* [Task statement]: From the line with "ff2ff_setup_slack_ps = 1380" through the line with "dieArea_um2 = 23600", repeat the entries verbatim, both end lines included, and add nothing.

* [Data section]:
+---+

## config.mk

```make
export PLATFORM = sky130hd
export DESIGN_NAME = sys_bridge
export DESIGN_NICKNAME = d
export VERILOG_FILES = /design/src/rtl/sys_bridge_pkg.sv /design/src/rtl/sys_bridge_decode.sv /design/src/rtl/sys_bridge.sv
export SDC_FILE = /design/constraint.sdc
export NUM_CORES = 1
export LEC_CHECK = 0
export ABC_AREA = 1
export BUFFER_PORTS_ARGS = -buffer_cell sky130_fd_sc_hd__buf_2
export CAP_MARGIN = 20
export CORE_MARGIN = 4
export CORE_UTILIZATION = 40
export CTS_CLUSTER_DIAMETER = 60
export CTS_CLUSTER_SIZE = 30
export DETAILED_ROUTE_END_ITERATION = 12
export GPL_TIMING_DRIVEN = 1
export PLACE_DENSITY = 0.64
export REMOVE_ABC_BUFFERS = 1
export SLEW_MARGIN = 5
export SYNTH_ARGS = -nofsm -noshare
export SYNTH_HDL_FRONTEND = slang
export SYNTH_SLANG_ARGS = --single-unit
```

## constraint.sdc

```tcl
create_clock -name clk -period 5.97 [get_ports clk]
set_clock_uncertainty 0.05 [all_clocks]
set_input_delay 1.4925 -clock clk [delete_from_list [all_inputs] [get_ports clk]]
set_output_delay 1.4925 -clock clk [all_outputs]
set_load 0.02 [all_outputs]
```

## src/rtl/sys_bridge_pkg.sv

```systemverilog
// Shared definitions for sys_bridge: FSM state encoding, slot address map
// and word-only slot mask.
package sys_bridge_pkg;

  typedef enum logic [1:0] {
    ST_IDLE,
    ST_ACCESS,
    ST_RESP
  } state_t;

  localparam int unsigned SLOT_MAX = 4;

  // Slot order: 0 DM, 1 TC0, 2 TC1, 3 IG (index 0 is the rightmost entry)
  localparam logic [SLOT_MAX-1:0][31:0] SLOT_BASE = {
    32'h0000_7F20, 32'h0000_7F10, 32'h0000_7F00, 32'h0000_0000
  };
  localparam logic [SLOT_MAX-1:0][31:0] SLOT_LIMIT = {
    32'h0000_7F23, 32'h0000_7F1B, 32'h0000_7F0B, 32'h0000_2FFF
  };
  localparam logic [SLOT_MAX-1:0] WORD_ONLY = 4'b0110;

  function automatic logic we_is_partial(input logic [3:0] we);
    return (we != 4'b0000) && (we != 4'b1111);
  endfunction

endpackage

```

## src/rtl/sys_bridge_decode.sv

```systemverilog
// Combinational slot decoder: one-hot hit (lowest slot wins on overlap),
// miss flag and word-only partial-write violation.
module sys_bridge_decode
  import sys_bridge_pkg::*;
#(
  parameter int NUM_SLV = 4
) (
  input  logic [31:0]        addr,
  input  logic [3:0]         we,
  output logic [NUM_SLV-1:0] hit,
  output logic               miss,
  output logic               illegal
);

  logic        found;
  logic        word_hit;
  logic [31:0] off;

  always_comb begin
    hit      = '0;
    found    = 1'b0;
    word_hit = 1'b0;
    off      = '0;
    for (int unsigned i = 0; i < NUM_SLV; i++) begin
      // Offset form keeps the inclusive base..limit test free of a >= 0 compare
      off = addr - SLOT_BASE[i];
      if (!found && (off <= (SLOT_LIMIT[i] - SLOT_BASE[i]))) begin
        hit[i] = 1'b1;
        found  = 1'b1;
        if (WORD_ONLY[i]) word_hit = 1'b1;
      end
    end
    miss    = !found;
    illegal = word_hit && we_is_partial(we);
  end

endmodule

```

## src/rtl/sys_bridge.sv

```systemverilog
// Registered CPU-to-peripheral bridge with slot decode, bounded wait and
// one-cycle ack. Define BRIDGE_ERRLOG_EN to enable cpu_err and err_addr.
module sys_bridge
  import sys_bridge_pkg::*;
#(
  parameter int NUM_SLV = 4,
  parameter int DATA_W  = 32,
  parameter int TIMEOUT = 15
) (
  input  logic                      clk,
  input  logic                      reset,
  input  logic                      cpu_req,
  input  logic [3:0]                cpu_we,
  input  logic [31:0]               cpu_addr,
  input  logic [DATA_W-1:0]         cpu_wdata,
  output logic [DATA_W-1:0]         cpu_rdata,
  output logic                      cpu_ack,
  output logic                      cpu_err,
  output logic [31:0]               err_addr,
  output logic [NUM_SLV-1:0]        slv_sel,
  output logic [3:0]                slv_we,
  output logic [31:0]               slv_addr,
  output logic [DATA_W-1:0]         slv_wdata,
  input  logic [NUM_SLV*DATA_W-1:0] slv_rdata,
  input  logic [NUM_SLV-1:0]        slv_ready
);

  localparam logic [7:0] TMO = 8'(TIMEOUT);

  state_t              state, state_n;
  logic [31:0]         addr_q;
  logic [3:0]          we_q;
  logic [DATA_W-1:0]   wdata_q;
  logic [DATA_W-1:0]   rdata_q;
  logic [7:0]          cnt;
  logic                err_q;

  logic [31:0]         dec_addr;
  logic [3:0]          dec_we;
  logic [NUM_SLV-1:0]  hit;
  logic                miss;
  logic                illegal;
  logic                ready_hit;
  logic [DATA_W-1:0]   sel_rdata;

  // Decoder sees the value being latched in IDLE and the held value afterwards
  assign dec_addr = (state == ST_IDLE) ? cpu_addr : addr_q;
  assign dec_we   = (state == ST_IDLE) ? cpu_we   : we_q;

  sys_bridge_decode #(.NUM_SLV(NUM_SLV)) u_decode (
    .addr    (dec_addr),
    .we      (dec_we),
    .hit     (hit),
    .miss    (miss),
    .illegal (illegal)
  );

  always_comb begin
    sel_rdata = '0;
    for (int unsigned i = 0; i < NUM_SLV; i++) begin
      if (hit[i]) sel_rdata = sel_rdata | slv_rdata[i*DATA_W +: DATA_W];
    end
    ready_hit = |(hit & slv_ready);
  end

  always_ff @(posedge clk or posedge reset) begin
    if (reset) state <= ST_IDLE;
    else       state <= state_n;
  end

  always_comb begin
    state_n = state;
    case (state)
      ST_IDLE: begin
        if (cpu_req) state_n = (miss || illegal) ? ST_RESP : ST_ACCESS;
      end
      ST_ACCESS: begin
        if (ready_hit || (cnt == TMO)) state_n = ST_RESP;
      end
      ST_RESP: state_n = ST_IDLE;
      default: state_n = ST_IDLE;
    endcase
  end

  always_ff @(posedge clk or posedge reset) begin
    if (reset) begin
      addr_q  <= '0;
      we_q    <= '0;
      wdata_q <= '0;
      rdata_q <= '0;
      cnt     <= '0;
      err_q   <= 1'b0;
    end else begin
      case (state)
        ST_IDLE: begin
          if (cpu_req) begin
            addr_q  <= cpu_addr;
            we_q    <= cpu_we;
            wdata_q <= cpu_wdata;
            rdata_q <= '0;
            cnt     <= '0;
            err_q   <= miss || illegal;
          end
        end
        ST_ACCESS: begin
          if (ready_hit) begin
            rdata_q <= (we_q == 4'b0000) ? sel_rdata : '0;
            err_q   <= 1'b0;
          end else if (cnt == TMO) begin
            rdata_q <= '0;
            err_q   <= 1'b1;
          end else begin
            cnt <= cnt + 8'd1;
          end
        end
        default: ;
      endcase
    end
  end

  assign cpu_ack   = (state == ST_RESP);
  assign cpu_rdata = (cpu_ack && !err_q) ? rdata_q : '0;
  assign slv_sel   = (state == ST_ACCESS) ? hit  : '0;
  assign slv_we    = (state == ST_ACCESS) ? we_q : '0;
  assign slv_addr  = addr_q;
  assign slv_wdata = wdata_q;

`ifdef BRIDGE_ERRLOG_EN
  logic [31:0] err_addr_q;

  always_ff @(posedge clk or posedge reset) begin
    if (reset)                             err_addr_q <= '0;
    else if ((state == ST_RESP) && err_q)  err_addr_q <= addr_q;
  end

  assign cpu_err  = cpu_ack && err_q;
  assign err_addr = err_addr_q;
`else
  assign cpu_err  = 1'b0;
  assign err_addr = '0;
`endif

endmodule

```

; ---- Yosys cells after proc, flatten, opt, wreduce, memory -nomap -nowiden
; Cells that the tools add are included.
[word_totals]
regBits = 111
output_inout_bits = 138
word_cells = 84
[op_classes]
addsub = 4
order_cmp = 4
n_eq_ne = 9
mux = 34
bitwise_logic = 4
n_reduce_logical = 22
[op_table]
columns = op, count
row1 = 32-bit 2-to-1 mux, 10
row2 = 32-bit OR, 3
row3 = "32-bit by 15-bit subtractor with 32-bit output, second input constant", 3
row4 = "32-bit by 4-bit less-or-equal comparator with 1-bit output, second input constant", 2
row5 = 32-bit case mux with 2 select lines, 1
row6 = "32-bit by 14-bit less-or-equal comparator with 1-bit output, second input constant", 1
row7 = "32-bit by 2-bit less-or-equal comparator with 1-bit output, second input constant", 1
row8 = 8-bit 2-to-1 mux, 3
row9 = 8-bit case mux with 2 select lines, 1
row10 = 4-bit 2-to-1 mux, 3
row11 = 1-bit 2-to-1 mux, 11
row12 = "8-bit by 1-bit adder with 8-bit output, second input constant", 1
row13 = "8-bit by 4-bit == test with 1-bit output, second input constant", 1
row14 = "2-bit != test, second input constant", 4
row15 = 1-bit logical AND, 6
row16 = 2-bit 2-to-1 mux, 3
row17 = 1-bit zero test, 5
row18 = 4-bit AND, 1
row19 = 4-bit zero test, 1
row20 = "4-bit != test, second input constant", 1
row21 = 2-bit case mux with 2 select lines, 1
row22 = 2-bit AND reduction, 2
row23 = 4-bit AND reduction, 1
row24 = 4-bit nonzero test, 1
row25 = other kinds (9), 10

; ---- Depth between registers and ports, before layout
[depth]
ltp_word = 18
depth_mapped = 25
mapped_depth_nobuf = 24

; ---- By module
; From an unflattened synthesis, not the netlist that was laid out.
[unflattened]
cells_unflattened = 1264
hier_area_um2 = 8199.1
[modules_own_cells]
columns = mod, instances, cells_per_inst, area_per_inst_um2, seq_area_each_um2
row1 = sys_bridge, 1, 833, 6192.2, 2777.7
row2 = sys_bridge_decode, 1, 431, 2006.9, 0.0

; ---- Worst setup path after synthesis
; Ideal clock, no wire load.
[synth_timing]
path_type = input -> output
from = input port cpu_addr[6]
to = output port slv_sel[3]
arrival_ns = 3.370
required_ns = 4.428
slack_ns = 1.058
stages = 17
cell_sequence = inv_1 -> nand2_1 -> nand2_1 -> ha_1 -> nand3_2 -> nand2_1 -> nor2_1 -> nand2_1 -> nand2_1 -> nand2_1 -> nor2_1 -> nand2_1 -> nor2_1 -> nand2_1 -> nor2_4 -> nand3_1 -> nor2_1
[synth_via]
elab_chain_cells = 13
elab_cells_between_ends = 19
cone_classes = 3 x add/sub / 4 x order compare / 6 x mux / 6 x reduce/logical
[synth_rtl]
columns = item, line
row1 = "start, declared", sys_bridge.sv:14  ; input logic [31:0] cpu_addr,
row2 = 32-bit 2-to-1 mux (*), sys_bridge.sv:47  ; assign dec_addr = (state == ST_IDLE) ? cpu_addr : addr_q;
row3 = branches (longest 9 deep; another with 32-bit by 15-bit subtractor with 32-bit output), -
row4 = 1-bit logical AND (*), sys_bridge_decode.sv:27  ; if (!found && (off <= (SLOT_LIMIT[i] - SLOT_BASE[i]))) begin
row5 = 1-bit 2-to-1 mux (*), sys_bridge_decode.sv:27
row6 = 4-bit 2-to-1 mux (*), sys_bridge.sv:123  ; assign slv_sel = (state == ST_ACCESS) ? hit : '0;
row7 = "end, declared", sys_bridge.sv:20  ; output logic [NUM_SLV-1:0] slv_sel,
; Mark *: on every way between the ends.

; ---- Worst setup path after layout
[layout_timing]
from = register state[1]
to = output port slv_sel[1]
[layout_via]
elab_chain_cells = 8
elab_cells_between_ends = 11
cone_classes = 1 x add/sub / 2 x order compare / 1 x eq/ne / 4 x mux / 3 x reduce/logical
[layout_rtl]
columns = item, line
row1 = "start, declared", sys_bridge.sv:30  ; state_t state, state_n;
row2 = "start signal, assigned", sys_bridge.sv:68  ; else state <= state_n;
row3 = branches (longest 7 deep; another with 32-bit by 15-bit subtractor with 32-bit output), -
row4 = 4-bit 2-to-1 mux (*), sys_bridge.sv:123
; Marked as above.

==> results.toml <==
[pwr]
p_leak_nw = 5.42
power.switching_mw = 2.24
power_frac_seq = 0.271
pwr-share-clk = 0.155
total_power_mw = 4.28
p_comb_frac = 0.574
netSwitchingFraction = 0.523
ir_drop_uv = 258
p_per_area_nw_per_um2 = 410
p_int_mw = 2.04

[timing]
finalCriticalPeriod_ps = 5410
period_share = 0.906
rsz0062_at_grt = "false"
max_slew.worst_pin.slew_ps = 749
timing.fmax_mhz = 185
whs_ps = 424
hold_viol_final = 0
slew_headroom = 0.499
slew_viol_final = 0
setup_viol = 0

[critical_path]
ff2ff_setup_slack_ps = 1380
critPathBufInv = 3
r2r_cells = 19
critical_path.cell_chain = "nor2_4 > buf_4 > nand2_1 > o21ai_1 > nand2_1 > nor2_1 > nand2_1 > nor2_1 > o21ai_1 > nand2_1 > nand2_1 > nor2_1 > nand3_1 > nor2_2 > inv_1 > nor2_1 > buf_2"
critPathCaptureType = "output port"
cp.arrival_ps = 3860
slowest_stage = "nor2_4"
critPathLaunch = "state[1]"
path_depth = 17
crit_type = "reg2out"
cp_max_fo = 24
start_kind = "flop"
r2r-end = "rdata_q[30]"
cp-endpoint = "slv_sel[1]"
r2r_start = "state[1]"
max_stage_delay_ps = 480
cp_common_cell = "nand2_1"
worst_path_dominant_cell_family = "simple AND/OR/NAND/NOR gates"
cp_data_required_time_ps = 4430

[route]
via_count = 9444
routed_via_density = 5.09
first_pass_iters = 5
ant_nets = 0
drc = 0
wl_per_cell_um = 16.2
first_iter_violations = 806
wl_mm = 30.1

[die]
die_h_um = 154
rows = 52
core-area_um2 = 20600
dieArea_um2 = 23600
start_util = 0.412
num_io_pins = 341
die_w_um = 154

[logic_synthesis]
yosys_warnings = 0
synth_area_um2 = 8480
yosysSeqAreaShare = 0.328
synth_edf_count = 0
avgSynthCellArea_um2 = 6.50
ys_ff_latch = 111
syn_inst = 1305
yosys_most_used_dff = "dfrtp_1"
ys_async_sr_fraction = 1.00
ys_types = 36

[global_routing]
antenna_found_initial = 0
use_met2 = 0.390
grtUsageMet1 = 0.338
grt_start_max_net_pins = 104
top_usage_layer = "met2"
grt-ovfl-total = 0
first_global_vias = 8863
grt_use_total = 0.245
grt_pass1_wl_mm = 47.5
grt_use_met3 = 0.0520

[status]
status = "finished, final reports clean"

[clocking]
cts_tree = "yes"
clk-insertion-delay-late_ps = 370
clkSlewWorstSetupHoldPaths_ps = 80
clock_tree.buffer_depth = 2
cts_max_level = 3
clock-root-buffer = "clkbuf_16"
cts_made_buffers = 9
cts_num_sinks = 111
post_cts_buffers = 0
ctsResizeCount = 0
cts_hold_buf = 0

[cells_and_area]
fin_area_um2 = 10400
nets = 1786
post-route-util = 0.507
final_common_cell = "nand2_1"
diodes = 0
syn_to_final_growth_pct = 23.1
final_layout_size_suffix_gt1_frac = 0.272
layout_common_cells = "nand2_1 (481), buf_2 (307), nand3_1 (128), nor2_1 (114), dfrtp_1 (111)"

[hold_path]
holdPathStages = 2
min_path_type = "reg2reg"

[place]
port-buffer-count = 307
gp_congestion = 1.01
hpwl_mm = 23.0
placed_area_um2 = 10100

[flow_run]
maxCapViolCount = 0
layer usage:
layer  vias to the layer above  wire [µm]
met3                        48       2290
met4                         0        700
met2                       381      14200
met1                      4321      12800
li1                       4694          -
met5                         -          0
worst reg2reg max path, stage by stage, from the launching register on:
cell      delay (ps)
dfrtp_1          450
nor2_4           480
buf_4            400
nand2_1           90
o21ai_1          270
nand2_1          250
nor2_1           180
nand2_1           90
nor2_1           200
nand2_1          130
nand2_1           80
nand2_1           50
nand3b_1         190
nor2_4           160
buf_4            380
nand4_2          220
nand4_4          230
nand3_4          350
nand2_1          180
nand2_1           70
worst min path at each step:
stage	slack, ps	startpoint	end
finish	420	rdata_q[10]	rdata_q[10]
CTS	430	rdata_q[1]	rdata_q[1]
detailed placement	410	rdata_q[18]	rdata_q[18]
floorplan	390	rdata_q[0]	rdata_q[0]
global route	440	rdata_q[11]	rdata_q[11]
global placement	400	rdata_q[7]	rdata_q[7]
state kept, by name, summed over array words and instances, names as in the netlist:
signal     flops
state          2
rdata_q       32
cnt            8
slv_wdata     32
slv_addr      32
err_q          1
we_q           4
kinds of logic after synthesis:
| group | share of synthesized area |
|---|---|
| adders and majority gates | 0.00295 |
| and+or+nand+nor | 0.440 |
| xor gates and xnor gates | 0.00620 |
| muxes | 0.0492 |
| AOI/OAI and AO/OA | 0.0564 |
| buffers and inverters | 0.117 |
| DFF | 0.328 |
| other | 0.000442 |
cell usage after synthesis (2+ instances only):
cell	count	area, µm²
nor2_4	5	56.3
nor2_1	116	435
buf_4	38	285
mux2_2	37	417
buf_6	6	67.6
nor3_1	7	35.0
inv_2	7	26.3
clkbuf_1	31	116
xor2_1	6	52.6
o21ai_0	54	270
buf_1	5	18.8
nand2_1	482	1810
o21ai_2	7	61.3
nor2_2	13	81.3
nor4_1	4	25.0
nand3_2	4	40.0
nand4_1	74	463
nand2_2	10	62.6
nand3_1	128	641
o21ai_1	16	80.1
buf_2	11	55.1
ha_1	2	25.0
dfrtp_1	111	2780
a21oi_1	9	45.0
inv_1	111	417
layout make-up:
class	count	area, µm²
multi-input cells	1016	4850
flip-flops and latches	111	2780
inverters	119	449
clock inverters	7	93.8
repair buffers	324	1700
well taps	270	338
clock buffers	9	225
fillers	2193	10100
through the flow:
stage | setup TNS [ps] | worst slack, ps | std cells
final | 0 | 563 | 1856
after global routing | 0 | 169 | 1856
after CTS | 0 | 613 | 1854
after detailed placement | 0 | 674 | 1838
after global placement | 0 | 604 | 1838
after floorplan | -3280 | -890 | 1246
power groups by stage:
stage	Clock (mW)	Sequential, mW	Combinational [mW]
2_1_floorplan	0	1.43	1.34
3_3_place_gp	0	1.16	2.43
3_5_place_dp	0	1.17	2.43
4_1_cts	0.678	1.16	2.43
5_1_grt	0.710	1.20	2.71
6_report	0.662	1.16	2.46
Power figures use the tool's default switching activity.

+---+

* [Written response]:
ff2ff_setup_slack_ps = 1380
critPathBufInv = 3
r2r_cells = 19
critical_path.cell_chain = "nor2_4 > buf_4 > nand2_1 > o21ai_1 > nand2_1 > nor2_1 > nand2_1 > nor2_1 > o21ai_1 > nand2_1 > nand2_1 > nor2_1 > nand3_1 > nor2_2 > inv_1 > nor2_1 > buf_2"
critPathCaptureType = "output port"
cp.arrival_ps = 3860
slowest_stage = "nor2_4"
critPathLaunch = "state[1]"
path_depth = 17
crit_type = "reg2out"
cp_max_fo = 24
start_kind = "flop"
r2r-end = "rdata_q[30]"
cp-endpoint = "slv_sel[1]"
r2r_start = "state[1]"
max_stage_delay_ps = 480
cp_common_cell = "nand2_1"
worst_path_dominant_cell_family = "simple AND/OR/NAND/NOR gates"
cp_data_required_time_ps = 4430

[route]
via_count = 9444
routed_via_density = 5.09
first_pass_iters = 5
ant_nets = 0
drc = 0
wl_per_cell_um = 16.2
first_iter_violations = 806
wl_mm = 30.1

[die]
die_h_um = 154
rows = 52
core-area_um2 = 20600
dieArea_um2 = 23600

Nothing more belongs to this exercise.